Sayangnya panjangnya daftar itu tidak diimbangi dengan daftar kata serapan dari bahasa kita dalam bahasa Belanda. Tutor saya mengatakan ada beberapa kata serapan yang menurutnya dari bahasa Indonesia, yakni “pienter” yang bermakna pintar, cerdas.  Tidak cuma itu, ada juga kata “piekeren”, sebuah kata kerja yang diserap dari kata “pikir” dalam bahasa kita. Makna dalam bahasa Belanda juga sama, yakni “memikirkan sesuatu”. Tetapi daftar yang dibuat tutor saya berhenti di sana. Saya duga karena begitu sedikitnya kata serapan bahasa Indonesia dalam bahasa Belanda.

 

Bila kita mau berpikir lebih lanjut mengenai apa arti ketimpangan ini, terasa benar penjajahan masih begitu dalam merasuk ke relung-relung bahasa kita, batin saya. Pengaruh mereka pada kita bertahan begitu lama dan skalanya sangat masif. Sementara itu, kita hanya bisa sedikit saja mempengaruhi mereka.
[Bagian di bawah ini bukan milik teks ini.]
`config.mk`:
```
export PLATFORM = sky130hd
export DESIGN_NAME = smart_cargo_movimento_uc_flat
export DESIGN_NICKNAME = d
export VERILOG_FILES = /design/src/rtl/smart_cargo_movimento_uc_if.sv /design/src/rtl/smart_cargo_movimento_uc.sv /design/src/flat_wrapper.sv
export SDC_FILE = /design/constraint.sdc
export NUM_CORES = 1
export LEC_CHECK = 0
export ABC_AREA = 1
export CAP_MARGIN = 40
export CORE_ASPECT_RATIO = 0.9
export CORE_MARGIN = 10
export CORE_UTILIZATION = 50
export DETAILED_ROUTE_END_ITERATION = 8
export GPL_TIMING_DRIVEN = 0
export PLACE_DENSITY = 0.74
export SLEW_MARGIN = 25
export SYNTH_ARGS = -nofsm -noshare
export SYNTH_HDL_FRONTEND = slang
export SYNTH_SLANG_ARGS = --single-unit
```
`constraint.sdc`:
```
create_clock -name clock -period 1.75 [get_ports clock]
set_input_delay 0.4375 -clock clock [delete_from_list [all_inputs] [get_ports clock]]
set_output_delay 0.4375 -clock clock [all_outputs]
set_load 0.01 [all_outputs]
```
`src/rtl/smart_cargo_movimento_uc_if.sv`:
```
// Status/command bundle between the elevator control unit and its datapath.
// The master side drives the status flags; the slave side (control unit) drives the enables.
interface smart_cargo_movimento_uc_if;
    logic       iniciar;
    logic       emergencia;
    logic       temDestino;
    logic       chegouDestino;
    logic       sobe;
    logic       eh_origem_fila;
    logic       bordaSensorAtivo;
    logic       fimT;
    logic       inicializa_andar;
    logic       enableAndarAtual;
    logic       inicia_ultrasonico;
    logic       zeraT;
    logic       contaT;
    logic       coloca_objetos;
    logic       tira_objetos;
    logic       shift;
    logic       motor_sobe;
    logic       motor_desce;
    logic       porta_aberta;
    logic       falha;
    logic [7:0] db_paradas;
    logic [3:0] db_estado;

    modport master (
        output iniciar, emergencia, temDestino, chegouDestino, sobe, eh_origem_fila,
               bordaSensorAtivo, fimT,
        input  inicializa_andar, enableAndarAtual, inicia_ultrasonico, zeraT, contaT,
               coloca_objetos, tira_objetos, shift, motor_sobe, motor_desce,
               porta_aberta, falha, db_paradas, db_estado
    );

    modport slave (
        input  iniciar, emergencia, temDestino, chegouDestino, sobe, eh_origem_fila,
               bordaSensorAtivo, fimT,
        output inicializa_andar, enableAndarAtual, inicia_ultrasonico, zeraT, contaT,
               coloca_objetos, tira_objetos, shift, motor_sobe, motor_desce,
               porta_aberta, falha, db_paradas, db_estado
    );
endinterface

```
`src/rtl/smart_cargo_movimento_uc.sv`:
```
// Smart cargo elevator control unit: sequences travel, load/unload, dwell and queue shift,
// with a travel watchdog. Define SMART_CARGO_CONTA_PARADAS_EN to enable the stop counter.
module smart_cargo_movimento_uc #(
    parameter int TIMEOUT_ANDAR = 250000000,
    parameter int W_WDOG        = 28
) (
    input  logic                        clock,
    input  logic                        reset,
    smart_cargo_movimento_uc_if.slave   bus
);

    typedef enum logic [3:0] {
        INICIAL    = 4'h0,
        INICIALIZA = 4'h1,
        OCIOSO     = 4'h2,
        DECIDE     = 4'h3,
        MOVENDO    = 4'h4,
        ATUALIZA   = 4'h5,
        ABRE_PORTA = 4'h6,
        CARGA      = 4'h7,
        ESPERA     = 4'h8,
        PROXIMO    = 4'h9,
        EMERGENCIA = 4'hA,
        FALHA      = 4'hB
    } t_estado;

    t_estado           r_state;
    logic              r_dir;
    logic [W_WDOG-1:0] r_wdog;

    t_estado           w_next;
    logic              w_dir;
    logic              w_wdog_fim;

    logic r_inicializa_andar, r_enableAndarAtual, r_inicia_ultrasonico;
    logic r_zeraT, r_contaT, r_coloca_objetos, r_tira_objetos, r_shift;
    logic r_motor_sobe, r_motor_desce, r_porta_aberta, r_falha;

    assign w_wdog_fim = (r_wdog == W_WDOG'(TIMEOUT_ANDAR - 1));

    always_comb begin
        w_next = r_state;
        w_dir  = r_dir;
        if (bus.emergencia && r_state != INICIAL && r_state != FALHA) begin
            w_next = EMERGENCIA;
        end else begin
            case (r_state)
                INICIAL:    if (bus.iniciar) w_next = INICIALIZA;
                INICIALIZA: w_next = OCIOSO;
                OCIOSO:     if (bus.temDestino) w_next = DECIDE;
                DECIDE: begin
                    if (bus.chegouDestino) begin
                        w_next = ABRE_PORTA;
                    end else begin
                        w_next = MOVENDO;
                        w_dir  = bus.sobe;
                    end
                end
                // A floor edge in the same cycle as watchdog expiry still counts as progress.
                MOVENDO: begin
                    if (bus.bordaSensorAtivo) w_next = ATUALIZA;
                    else if (w_wdog_fim)      w_next = FALHA;
                end
                ATUALIZA:   w_next = DECIDE;
                ABRE_PORTA: w_next = CARGA;
                CARGA:      w_next = ESPERA;
                ESPERA:     if (bus.fimT) w_next = PROXIMO;
                PROXIMO:    w_next = OCIOSO;
                EMERGENCIA: if (!bus.emergencia && bus.iniciar) w_next = OCIOSO;
                FALHA:      w_next = FALHA;
                default:    w_next = INICIAL;
            endcase
        end
    end

    // Outputs are decoded from the next state so they appear registered alongside it.
    always_ff @(posedge clock or posedge reset) begin
        if (reset) begin
            r_state              <= INICIAL;
            r_dir                <= 1'b0;
            r_wdog               <= '0;
            r_inicializa_andar   <= 1'b0;
            r_enableAndarAtual   <= 1'b0;
            r_inicia_ultrasonico <= 1'b0;
            r_zeraT              <= 1'b0;
            r_contaT             <= 1'b0;
            r_coloca_objetos     <= 1'b0;
            r_tira_objetos       <= 1'b0;
            r_shift              <= 1'b0;
            r_motor_sobe         <= 1'b0;
            r_motor_desce        <= 1'b0;
            r_porta_aberta       <= 1'b0;
            r_falha              <= 1'b0;
        end else begin
            r_state <= w_next;
            r_dir   <= w_dir;
            r_wdog  <= (r_state == MOVENDO && w_next == MOVENDO) ? r_wdog + 1'b1 : '0;

            r_inicializa_andar   <= 1'b0;
            r_enableAndarAtual   <= 1'b0;
            r_inicia_ultrasonico <= !(w_next inside {INICIAL, EMERGENCIA, FALHA});
            r_zeraT              <= 1'b0;
            r_contaT             <= 1'b0;
            r_coloca_objetos     <= 1'b0;
            r_tira_objetos       <= 1'b0;
            r_shift              <= 1'b0;
            r_motor_sobe         <= 1'b0;
            r_motor_desce        <= 1'b0;
            r_porta_aberta       <= 1'b0;
            r_falha              <= 1'b0;
            case (w_next)
                INICIALIZA: r_inicializa_andar <= 1'b1;
                MOVENDO: begin
                    r_motor_sobe  <= w_dir;
                    r_motor_desce <= ~w_dir;
                end
                ATUALIZA:   r_enableAndarAtual <= 1'b1;
                ABRE_PORTA: begin
                    r_porta_aberta <= 1'b1;
                    r_zeraT        <= 1'b1;
                end
                CARGA: begin
                    r_porta_aberta   <= 1'b1;
                    r_coloca_objetos <= bus.eh_origem_fila;
                    r_tira_objetos   <= ~bus.eh_origem_fila;
                end
                ESPERA: begin
                    r_porta_aberta <= 1'b1;
                    r_contaT       <= 1'b1;
                end
                PROXIMO:    r_shift <= 1'b1;
                FALHA:      r_falha <= 1'b1;
                default:    ;
            endcase
        end
    end

`ifdef SMART_CARGO_CONTA_PARADAS_EN
    logic [7:0] r_paradas;

    always_ff @(posedge clock or posedge reset) begin
        if (reset)
            r_paradas <= '0;
        else if (r_state == PROXIMO && r_paradas != 8'hFF)
            r_paradas <= r_paradas + 8'd1;
    end

    assign bus.db_paradas = r_paradas;
`else
    assign bus.db_paradas = 8'd0;
`endif

    assign bus.db_estado          = r_state;
    assign bus.inicializa_andar   = r_inicializa_andar;
    assign bus.enableAndarAtual   = r_enableAndarAtual;
    assign bus.inicia_ultrasonico = r_inicia_ultrasonico;
    assign bus.zeraT              = r_zeraT;
    assign bus.contaT             = r_contaT;
    assign bus.coloca_objetos     = r_coloca_objetos;
    assign bus.tira_objetos       = r_tira_objetos;
    assign bus.shift              = r_shift;
    assign bus.motor_sobe         = r_motor_sobe;
    assign bus.motor_desce        = r_motor_desce;
    assign bus.porta_aberta       = r_porta_aberta;
    assign bus.falha              = r_falha;

endmodule

```
`src/flat_wrapper.sv`:
```
// flat-port wrapper written by rule: the top's interface ports become plain ports
module smart_cargo_movimento_uc_flat 
#(
    parameter int TIMEOUT_ANDAR = 250000000,
    parameter int W_WDOG        = 28
)
  (clock, reset, bus_iniciar, bus_emergencia, bus_temDestino, bus_chegouDestino, bus_sobe, bus_eh_origem_fila, bus_bordaSensorAtivo, bus_fimT, bus_inicializa_andar, bus_enableAndarAtual, bus_inicia_ultrasonico, bus_zeraT, bus_contaT, bus_coloca_objetos, bus_tira_objetos, bus_shift, bus_motor_sobe, bus_motor_desce, bus_porta_aberta, bus_falha, bus_db_paradas, bus_db_estado);
  smart_cargo_movimento_uc_if bus_i ();
  input  logic clock;
  input  logic reset;
  input wire logic [$bits(bus_i.iniciar)-1:0] bus_iniciar;
  input wire logic [$bits(bus_i.emergencia)-1:0] bus_emergencia;
  input wire logic [$bits(bus_i.temDestino)-1:0] bus_temDestino;
  input wire logic [$bits(bus_i.chegouDestino)-1:0] bus_chegouDestino;
  input wire logic [$bits(bus_i.sobe)-1:0] bus_sobe;
  input wire logic [$bits(bus_i.eh_origem_fila)-1:0] bus_eh_origem_fila;
  input wire logic [$bits(bus_i.bordaSensorAtivo)-1:0] bus_bordaSensorAtivo;
  input wire logic [$bits(bus_i.fimT)-1:0] bus_fimT;
  output wire logic [$bits(bus_i.inicializa_andar)-1:0] bus_inicializa_andar;
  output wire logic [$bits(bus_i.enableAndarAtual)-1:0] bus_enableAndarAtual;
  output wire logic [$bits(bus_i.inicia_ultrasonico)-1:0] bus_inicia_ultrasonico;
  output wire logic [$bits(bus_i.zeraT)-1:0] bus_zeraT;
  output wire logic [$bits(bus_i.contaT)-1:0] bus_contaT;
  output wire logic [$bits(bus_i.coloca_objetos)-1:0] bus_coloca_objetos;
  output wire logic [$bits(bus_i.tira_objetos)-1:0] bus_tira_objetos;
  output wire logic [$bits(bus_i.shift)-1:0] bus_shift;
  output wire logic [$bits(bus_i.motor_sobe)-1:0] bus_motor_sobe;
  output wire logic [$bits(bus_i.motor_desce)-1:0] bus_motor_desce;
  output wire logic [$bits(bus_i.porta_aberta)-1:0] bus_porta_aberta;
  output wire logic [$bits(bus_i.falha)-1:0] bus_falha;
  output wire logic [$bits(bus_i.db_paradas)-1:0] bus_db_paradas;
  output wire logic [$bits(bus_i.db_estado)-1:0] bus_db_estado;
  assign bus_i.iniciar = bus_iniciar;
  assign bus_i.emergencia = bus_emergencia;
  assign bus_i.temDestino = bus_temDestino;
  assign bus_i.chegouDestino = bus_chegouDestino;
  assign bus_i.sobe = bus_sobe;
  assign bus_i.eh_origem_fila = bus_eh_origem_fila;
  assign bus_i.bordaSensorAtivo = bus_bordaSensorAtivo;
  assign bus_i.fimT = bus_fimT;
  assign bus_inicializa_andar = bus_i.inicializa_andar;
  assign bus_enableAndarAtual = bus_i.enableAndarAtual;
  assign bus_inicia_ultrasonico = bus_i.inicia_ultrasonico;
  assign bus_zeraT = bus_i.zeraT;
  assign bus_contaT = bus_i.contaT;
  assign bus_coloca_objetos = bus_i.coloca_objetos;
  assign bus_tira_objetos = bus_i.tira_objetos;
  assign bus_shift = bus_i.shift;
  assign bus_motor_sobe = bus_i.motor_sobe;
  assign bus_motor_desce = bus_i.motor_desce;
  assign bus_porta_aberta = bus_i.porta_aberta;
  assign bus_falha = bus_i.falha;
  assign bus_db_paradas = bus_i.db_paradas;
  assign bus_db_estado = bus_i.db_estado;
  smart_cargo_movimento_uc #(.TIMEOUT_ANDAR(TIMEOUT_ANDAR), .W_WDOG(W_WDOG)) u_core (.clock(clock), .reset(reset), .bus(bus_i));
endmodule
```
==> impl_summary.log <==
[metrics] Total GRT Usage: 0.134
[metrics] highest-count cells in the layout ignoring fill and taps: 49 x sky130_fd_sc_hd__nand2_1, 38 x sky130_fd_sc_hd__dfrtp_1, 34 x sky130_fd_sc_hd__nor2_1, 31 x sky130_fd_sc_hd__buf_4
[metrics] H-tree Lvls: 2
[metrics] Startpoint Class: register
[metrics] run status: finished with violations
[metrics] ordered list of cells on the worst path: nand2_1 -> nor2_1 -> nand2_1 -> nor2_2 -> nand2_2 -> nand2_2 -> nand2_2 -> a21oi_4 -> nor2_4 -> nand3_4 -> buf_12 -> nor2_4
[metrics] Die Outline Area: 0.00874 mm2
[metrics] required time worst endpoint: 1.94 ns
[metrics] number of distinct library cells after synthesis: 28
[metrics] Root Buffer Master: sky130_fd_sc_hd__clkbuf_8
[metrics] average footprint of a synthesized cell: 8.65 um2
[metrics] area grow syn2layout: 32.3%
[metrics] Hold/Removal Path Class: input port to asynchronous set/reset pin
[metrics] sink count of the clock tree: 45
[metrics] die height: 89.7 um
[metrics] clk_lat worst skew: 0.31 ns
[metrics] static power due to leakage: 1.54 nW
[metrics] IO Pins: 34
[metrics] Final Hold Violating Endpoints: 0
[metrics] final-report max-slew violation count: 0
[metrics] switching portion of total power: 0.362
[metrics] Gate Count Post-Synth: 312
[metrics] cell type of the slowest stage on the worst timing path: sky130_fd_sc_hd__dfrtp_1
[metrics] antenna violations before repair: 0
[metrics] proportion of layout cells with a drive suffix above 1: 0.385
[metrics] start of the worst register-to-register path: u_core.r_wdog[22]
[metrics] via/cell ratio: 4.87
[metrics] combinational share of power: 0.342
[metrics] overflow left after global routing: 0
[metrics] drt drc: 0
[metrics] clock group share of total power: 0.236
[metrics] hold buffers post-CTS: 0
[metrics] mean routed wirelength per cell: 13.4 um
[metrics] overall routed net length: 5990 um
[metrics] Antenna diodes: 0
[metrics] unrepaired setup endpoints after global routing: true
[metrics] count of antenna-violating nets left after detailed routing: 0
[metrics] number of storage elements in the synthesis netlist: 45
[metrics] Worst Reg-to-Reg Cells: 12
[metrics] largest net degree at the start of global routing: 26
[metrics] detailed-router iteration count before antenna repair: 5
[metrics] number of buffer and inverter stages on the critical path: 1
[metrics] data arrival time at the worst-slack endpoint: 2.08 ns
[metrics] failing checks: negative setup slack
[metrics] internal power: 1.81 mW
[metrics] initial cell density of the core: 0.513
[metrics] Final Net Count: 389
[metrics] Slew HR: 0.626
[metrics] worst setup path category: register to register
[metrics] maximum achievable frequency: 0.530 GHz
[metrics] worst clock skew: 0.00923 ns
[metrics] row count: 25
[metrics] first-pass GRT wire length: 9740 um
[metrics] Final Worst Setup Slack: -0.137 ns
[metrics] clock buffers created by TritonCTS: 5
[metrics] nature of the critical path endpoint: register
[metrics] TritonCTS clock tree: yes
[metrics] Synth Warn #: 0
[metrics] setup slack at placement: -0.319 ns
[metrics] total via count in the routed design: 2170
[metrics] Critical Path Max Stage Delay: 0.40 ns
[metrics] worst-margin pin slew: 0.560 ns
[metrics] most common library cell in the layout ignoring fill and taps: sky130_fd_sc_hd__nand2_1
[metrics] CP top delay family: simple AND/OR/NAND/NOR gates
[metrics] die span in x: 97.4 um
[metrics] detailed placement HPWL: 4070 um
[metrics] clock transition at the register clock pins on the worst setup and hold paths after CTS: 0.09 ns
[metrics] final cycle utilization of the critical path: 1.08
[metrics] post-synthesis sequential area ratio: 0.417
[metrics] Iteration-0 DRC Markers: 93
[metrics] smallest hold slack: 0.493 ns
[metrics] reported max-cap violation count: 0
[metrics] sequential group share of total power: 0.422
[metrics] post-layout min period: 1.89 ns
[metrics] worst setup slack for register-to-register paths: -0.14 ns
[metrics] maximum fanout along the worst path: 10
[metrics] worst IR drop on VDD: 872 uV
[metrics] capture point of the worst reg-to-reg path: u_core.r_wdog[12]
[metrics] most used cell along the critical path: sky130_fd_sc_hd__nand2_2
[metrics] cell area after technology mapping: 0.00270 mm2
[metrics] net switching power: 1.03 mW
[metrics] deepest clock path buffer count: 2
[metrics] number of failing setup endpoints in the final timing report: 31
[metrics] number of port buffers: 25
[metrics] final estimated routing congestion in global placement: 0.934
[metrics] power density over cell area: 793 mW/mm2
[metrics] Floorplan Core Area: 0.00526 mm2
[metrics] vias in the first global route: 2196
Tampak nyata mana yang superior dan inferior dalam aspek bahasa saja, belum dari beragam aspek lainnya. Ini baru kata-kata pinjaman dari bahasa Belanda, belum bahasa Inggris yang pengaruhnya lebih dahsyat terhadap bahasa Indonesia pasca kemerdekaan.

 

Karena itu saya bisa memahami jika seorang teman penerjemah saya merasa gundah saat menemukan media arus utama masih saja menggunakan kata-kata asing dan serapan saat sebenarnya sudah ada padanan katanya dalam bahasa Indonesia. Misalnya, kata “translasi” yang diserap mentah-mentah dari “translation”. Padahal dalam bahasa kita sudah ada kata “penerjemahan” yang maknanya juga sama persis. Lalu apa masalahnya di sini? Ketidaktahuan atau ketidakpedulian? Apakah menggunakan kata-kata dalam bahasa Indonesia dipandang kurang bergengsi? Sampai kapan kita bisa menghentikan sindrom inferiority complex ini? (Ah, saya juga terpaksa memakai istilah asing sekarang).

 

Saya kemudian berpikir bahwa negara dan bangsa sebesar Indonesia ini pengaruhnya masih begitu kecil di percaturan dunia. Kita cuma menang dalam aspek kuantitas. Soal kualitas dan pengaruh, sungguh kita masih belum ada apa-apanya. Kita terlalu sibuk dengan bagian-bagian paling menyenangkan dalam sejarah yang mengagungkan kejayaan masa lampau kerajaan-kerajaan tetapi di masa kini, sumbangsih kita pada kemanusiaan jauh dari memadai dan membanggakan.

 

Saya tidak hendak memvonis bahwa kita harus meninggalkan bahasa asing dan segala unsur serapan. Sebagai bagian dari masyarakat dunia, kita butuh bahasa asing dalam diplomasi dan komunikasi global. Namun, meskipun menjadikan bahasa Indonesia sebagai salah satu bahasa pergaulan dunia terutama yang diakui sebagai bahasa utama di PBB (Perserikatan Bangsa-Bangsa) merupakan suatu cita-cita yang masih tergantung di awang-awang, setidaknya kita sendiri-lah yang mesti mulai memberikan penghargaan terhadap bahasa sendiri dengan menggunakannya sebaik mungkin dalam sebanyak mungkin kesempatan.

 

Dari belajar bahasa Inggris dan Belanda, saya juga akhirnya makin mengenal karakter bahasa dan bangsa Indonesia sendiri dengan membandingkan cara masing-masing bangsa menata kata dan menyusun konstruksi kebahasaan mereka. Dari belajar bahasa-bahasa inilah, saya juga akhirnya tahu bahwa bahasa Indonesia masih berjuang dalam merebut simpati dari masyarakat penutur aslinya sendiri. (*foto: Wikimedia Commons/ Akhlis.net)

Ikuti tulisan menarik akhlis purnomo lainnya di sini.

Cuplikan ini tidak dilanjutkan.